Não é. E o que está acontecendo no Japão é uma prova disso. O Japão, um dos países mais desenvolvidos do planeta, líder em tecnologia de ponta, com uma ciência avançadíssima, potência mundial, está agora mendigando. E não é principalmente porque o terremoto e o tsunami destruíram casas, prédios, veículos, portos, fábricas e mataram milhares de pessoas. O principal motivo da penúria japonesa é que não há energia elétrica para mover nada, nada mais funciona nas regiões atingidas pela catástrofe. Sem energia elétrica, a humanidade faz o quê? Nada. Eu não poderia, por exemplo, estar publicando este texto. Até já escrevi um conto sobre o assunto. Isso parece algo óbvio, e é, mas as pessoas parecem não se dar conta. Não estão preocupadas com um possível colapso de energia, que pode ocorrer em qualquer local do planeta.

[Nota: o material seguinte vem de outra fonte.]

### src/rtl/lsu_if.sv
// Request/response handshake plus data-memory pins of the load/store unit.
interface lsu_if import lsu_pkg::*; ();

  logic              req_valid;
  logic              req_ready;
  logic              req_write;
  logic              req_byte;
  logic              req_signed;
  logic [ADDR_W-1:0] req_addr;
  logic [DATA_W-1:0] req_wdata;

  logic              resp_valid;
  logic [DATA_W-1:0] resp_rdata;
  logic              resp_fault;

  logic              mem_rd;
  logic              mem_wn;
  logic [ADDR_W-1:0] mem_address;
  logic [1:0]        mem_mode;
  logic [DATA_W-1:0] mem_write_data;
  logic [DATA_W-1:0] mem_read_data;

  modport master (
    output req_valid, req_write, req_byte, req_signed, req_addr, req_wdata,
    input  req_ready, resp_valid, resp_rdata, resp_fault
  );

  modport slave (
    input  req_valid, req_write, req_byte, req_signed, req_addr, req_wdata,
    input  mem_read_data,
    output req_ready, resp_valid, resp_rdata, resp_fault,
    output mem_rd, mem_wn, mem_address, mem_mode, mem_write_data
  );

  modport memory (
    input  mem_rd, mem_wn, mem_address, mem_mode, mem_write_data,
    output mem_read_data
  );

endinterface

### src/rtl/lsu_load_extend.sv
// Formats raw memory read data into the load result (word pass-through or byte extend).
module lsu_load_extend import lsu_pkg::*; (
  input  logic [DATA_W-1:0] raw,
  input  logic              is_byte,
  input  logic              sign_ext,
  output logic [DATA_W-1:0] data_c
);

  // Byte loads arrive in [7:0]; upper byte is sign or zero fill.
  always_comb begin
    data_c = raw;
    if (is_byte) begin
      data_c = {{8{sign_ext & raw[7]}}, raw[7:0]};
    end
  end

endmodule

### src/rtl/load_store_unit.sv
// Data-memory initiator: one load/store at a time, sequenced against the
// memory's posedge-read / negedge-write timing, single-cycle response pulse.
module load_store_unit import lsu_pkg::*; #(
  parameter int unsigned MEM_BYTES   = MEM_BYTES_DEFAULT,
  parameter bit          ALIGN_CHECK = 1'b0
) (
  input  logic clk,
  input  logic rst,
  lsu_if.slave bus
);

  lsu_state_e state_q, state_d;
  lsu_ctl_t   ctl_q, ctl_d;

  logic              ready_q, ready_d;
  logic              resp_valid_q, resp_valid_d;
  logic [DATA_W-1:0] resp_rdata_q, resp_rdata_d;
  logic              resp_fault_q, resp_fault_d;
  logic              mem_rd_q, mem_rd_d;
  logic              mem_wn_q, mem_wn_d;
  logic [ADDR_W-1:0] mem_address_q, mem_address_d;
  logic [1:0]        mem_mode_q, mem_mode_d;
  logic [DATA_W-1:0] mem_wdata_q, mem_wdata_d;

  logic              fault_c;
  logic [31:0]       addr_ext_c;
  logic [DATA_W-1:0] load_data_c;

  lsu_load_extend u_load_extend (
    .raw      (bus.mem_read_data),
    .is_byte  (ctl_q.is_byte),
    .sign_ext (ctl_q.sign_ext),
    .data_c   (load_data_c)
  );

  // Reject out-of-range, last-byte word and (optionally) misaligned word accesses.
  always_comb begin
    addr_ext_c = 32'(bus.req_addr);
    fault_c    = (addr_ext_c >= MEM_BYTES)
              || (!bus.req_byte && (addr_ext_c == (MEM_BYTES - 32'd1)))
              || (ALIGN_CHECK && !bus.req_byte && bus.req_addr[0]);
  end

  always_comb begin
    state_d       = state_q;
    ctl_d         = ctl_q;
    resp_valid_d  = 1'b0;
    resp_rdata_d  = '0;
    resp_fault_d  = 1'b0;
    mem_rd_d      = 1'b0;
    mem_wn_d      = 1'b0;
    mem_address_d = mem_address_q;
    mem_mode_d    = mem_mode_q;
    mem_wdata_d   = mem_wdata_q;

    unique case (state_q)
      IDLE: begin
        if (bus.req_valid && ready_q) begin
          ctl_d.write    = bus.req_write;
          ctl_d.is_byte  = bus.req_byte;
          ctl_d.sign_ext = bus.req_signed;
          if (fault_c) begin
            state_d      = RESP;
            resp_valid_d = 1'b1;
            resp_fault_d = 1'b1;
          end else begin
            state_d       = ISSUE;
            mem_address_d = bus.req_addr;
            mem_mode_d    = bus.req_byte ? MODE_BYTE : MODE_WORD;
            mem_rd_d      = !bus.req_write;
            mem_wn_d      = bus.req_write;
            if (bus.req_write) begin
              mem_wdata_d = bus.req_byte ? {8'h00, bus.req_wdata[7:0]} : bus.req_wdata;
            end
          end
        end
      end
      // Memory acts during this cycle; strobes drop on the way out.
      ISSUE: begin
        if (ctl_q.write) begin
          state_d      = RESP;
          resp_valid_d = 1'b1;
        end else begin
          state_d = CAPTURE;
        end
      end
      CAPTURE: begin
        state_d      = RESP;
        resp_valid_d = 1'b1;
        resp_rdata_d = load_data_c;
      end
      RESP: begin
        state_d = IDLE;
      end
      default: begin
        state_d = IDLE;
      end
    endcase

    ready_d = (state_d == IDLE);
  end

  always_ff @(posedge clk or posedge rst) begin
    if (rst) begin
      state_q       <= IDLE;
      ctl_q         <= '0;
      ready_q       <= 1'b1;
      resp_valid_q  <= 1'b0;
      resp_rdata_q  <= '0;
      resp_fault_q  <= 1'b0;
      mem_rd_q      <= 1'b0;
      mem_wn_q      <= 1'b0;
      mem_address_q <= '0;
      mem_mode_q    <= MODE_WORD;
      mem_wdata_q   <= '0;
    end else begin
      state_q       <= state_d;
      ctl_q         <= ctl_d;
      ready_q       <= ready_d;
      resp_valid_q  <= resp_valid_d;
      resp_rdata_q  <= resp_rdata_d;
      resp_fault_q  <= resp_fault_d;
      mem_rd_q      <= mem_rd_d;
      mem_wn_q      <= mem_wn_d;
      mem_address_q <= mem_address_d;
      mem_mode_q    <= mem_mode_d;
      mem_wdata_q   <= mem_wdata_d;
    end
  end

  assign bus.req_ready      = ready_q;
  assign bus.resp_valid     = resp_valid_q;
  assign bus.resp_rdata     = resp_rdata_q;
  assign bus.resp_fault     = resp_fault_q;
  assign bus.mem_rd         = mem_rd_q;
  assign bus.mem_wn         = mem_wn_q;
  assign bus.mem_address    = mem_address_q;
  assign bus.mem_mode       = mem_mode_q;
  assign bus.mem_write_data = mem_wdata_q;

endmodule

### src/flat_wrapper.sv
// flat-port wrapper written by rule: the top's interface ports become plain ports
module load_store_unit_flat import lsu_pkg::*;
#(
  parameter int unsigned MEM_BYTES   = MEM_BYTES_DEFAULT,
  parameter bit          ALIGN_CHECK = 1'b0
)
  (clk, rst, bus_req_valid, bus_req_write, bus_req_byte, bus_req_signed, bus_req_addr, bus_req_wdata, bus_mem_read_data, bus_req_ready, bus_resp_valid, bus_resp_rdata, bus_resp_fault, bus_mem_rd, bus_mem_wn, bus_mem_address, bus_mem_mode, bus_mem_write_data);
  lsu_if bus_i ();
  input  logic clk;
  input  logic rst;
  input wire logic [$bits(bus_i.req_valid)-1:0] bus_req_valid;
  input wire logic [$bits(bus_i.req_write)-1:0] bus_req_write;
  input wire logic [$bits(bus_i.req_byte)-1:0] bus_req_byte;
  input wire logic [$bits(bus_i.req_signed)-1:0] bus_req_signed;
  input wire logic [$bits(bus_i.req_addr)-1:0] bus_req_addr;
  input wire logic [$bits(bus_i.req_wdata)-1:0] bus_req_wdata;
  input wire logic [$bits(bus_i.mem_read_data)-1:0] bus_mem_read_data;
  output wire logic [$bits(bus_i.req_ready)-1:0] bus_req_ready;
  output wire logic [$bits(bus_i.resp_valid)-1:0] bus_resp_valid;
  output wire logic [$bits(bus_i.resp_rdata)-1:0] bus_resp_rdata;
  output wire logic [$bits(bus_i.resp_fault)-1:0] bus_resp_fault;
  output wire logic [$bits(bus_i.mem_rd)-1:0] bus_mem_rd;
  output wire logic [$bits(bus_i.mem_wn)-1:0] bus_mem_wn;
  output wire logic [$bits(bus_i.mem_address)-1:0] bus_mem_address;
  output wire logic [$bits(bus_i.mem_mode)-1:0] bus_mem_mode;
  output wire logic [$bits(bus_i.mem_write_data)-1:0] bus_mem_write_data;
  assign bus_i.req_valid = bus_req_valid;
  assign bus_i.req_write = bus_req_write;
  assign bus_i.req_byte = bus_req_byte;
  assign bus_i.req_signed = bus_req_signed;
  assign bus_i.req_addr = bus_req_addr;
  assign bus_i.req_wdata = bus_req_wdata;
  assign bus_i.mem_read_data = bus_mem_read_data;
  assign bus_req_ready = bus_i.req_ready;
  assign bus_resp_valid = bus_i.resp_valid;
  assign bus_resp_rdata = bus_i.resp_rdata;
  assign bus_resp_fault = bus_i.resp_fault;
  assign bus_mem_rd = bus_i.mem_rd;
  assign bus_mem_wn = bus_i.mem_wn;
  assign bus_mem_address = bus_i.mem_address;
  assign bus_mem_mode = bus_i.mem_mode;
  assign bus_mem_write_data = bus_i.mem_write_data;
  load_store_unit #(.MEM_BYTES(MEM_BYTES), .ALIGN_CHECK(ALIGN_CHECK)) u_core (.clk(clk), .rst(rst), .bus(bus_i));
endmodule
### config.mk
export PLATFORM = sky130hd
export DESIGN_NAME = load_store_unit_flat
export DESIGN_NICKNAME = d
export VERILOG_FILES = /design/src/rtl/lsu_pkg.sv /design/src/rtl/lsu_if.sv /design/src/rtl/lsu_load_extend.sv /design/src/rtl/load_store_unit.sv /design/src/flat_wrapper.sv
export SDC_FILE = /design/constraint.sdc
export NUM_CORES = 1
export LEC_CHECK = 0
export BUFFER_PORTS_ARGS = -buffer_cell sky130_fd_sc_hd__clkbuf_2
export CORE_ASPECT_RATIO = 1.4
export CORE_MARGIN = 3
export CORE_UTILIZATION = 47
export DETAILED_ROUTE_END_ITERATION = 6
export PLACE_DENSITY = 0.8
export SLEW_MARGIN = 15
export SYNTH_ARGS = -nofsm -noshare
export SYNTH_HDL_FRONTEND = slang
export SYNTH_HIERARCHICAL = 1
export SYNTH_SLANG_ARGS = --single-unit
### constraint.sdc
create_clock -name clk -period 2.8 [get_ports clk]
set_clock_uncertainty 0.15 [all_clocks]
set_input_delay 0.28 -clock clk [delete_from_list [all_inputs] [get_ports clk]]
set_output_delay 0.28 -clock clk [all_outputs]
set_load 0.01 [all_outputs]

A verdade é que a humanidade está desesperada por mais energia. A construção de uma usina nuclear é um ato de desespero. Todos sabem das funestas consequencias de um possível vazamento de radioatividade. Por mais tecnologia que esteja envolvida na construção de uma usina, nunca haverá segurança total. O Japão que o diga. Porém, a humanidade quer e precisa de mais e mais energia, necessita se manter em seu implacável e caótico crescimento e "desenvolvimento". Por esse motivo, corre o risco das usinas nucleares. E constrói mais e mais hidrelétricas, que acabam com quilômetros e quilômetros de florestas virgens, como ocorre aqui no Brasil. E extrai mais e mais petróleo, até a exaustão. E assim vai. Um dia o planeta não mais suportará. Enquanto isso, as fontes limpas e renováveis de energia, como a solar e a eólica, estão em um estágio de desenvolvimento que eu denomino como risível. Por que será que não se investe nessas fontes de energia?
Continuando assim, um dia ficaremos sem energia elétrica. E voltaremos a ser os bárbaros de antanho. Não, seremos muito pior, porque os bárbaros estavam preparados para sua vida. Nós não estamos. A humanidade com sua ciência não é nada. É um castelo de areia que uma tempestade arrasa.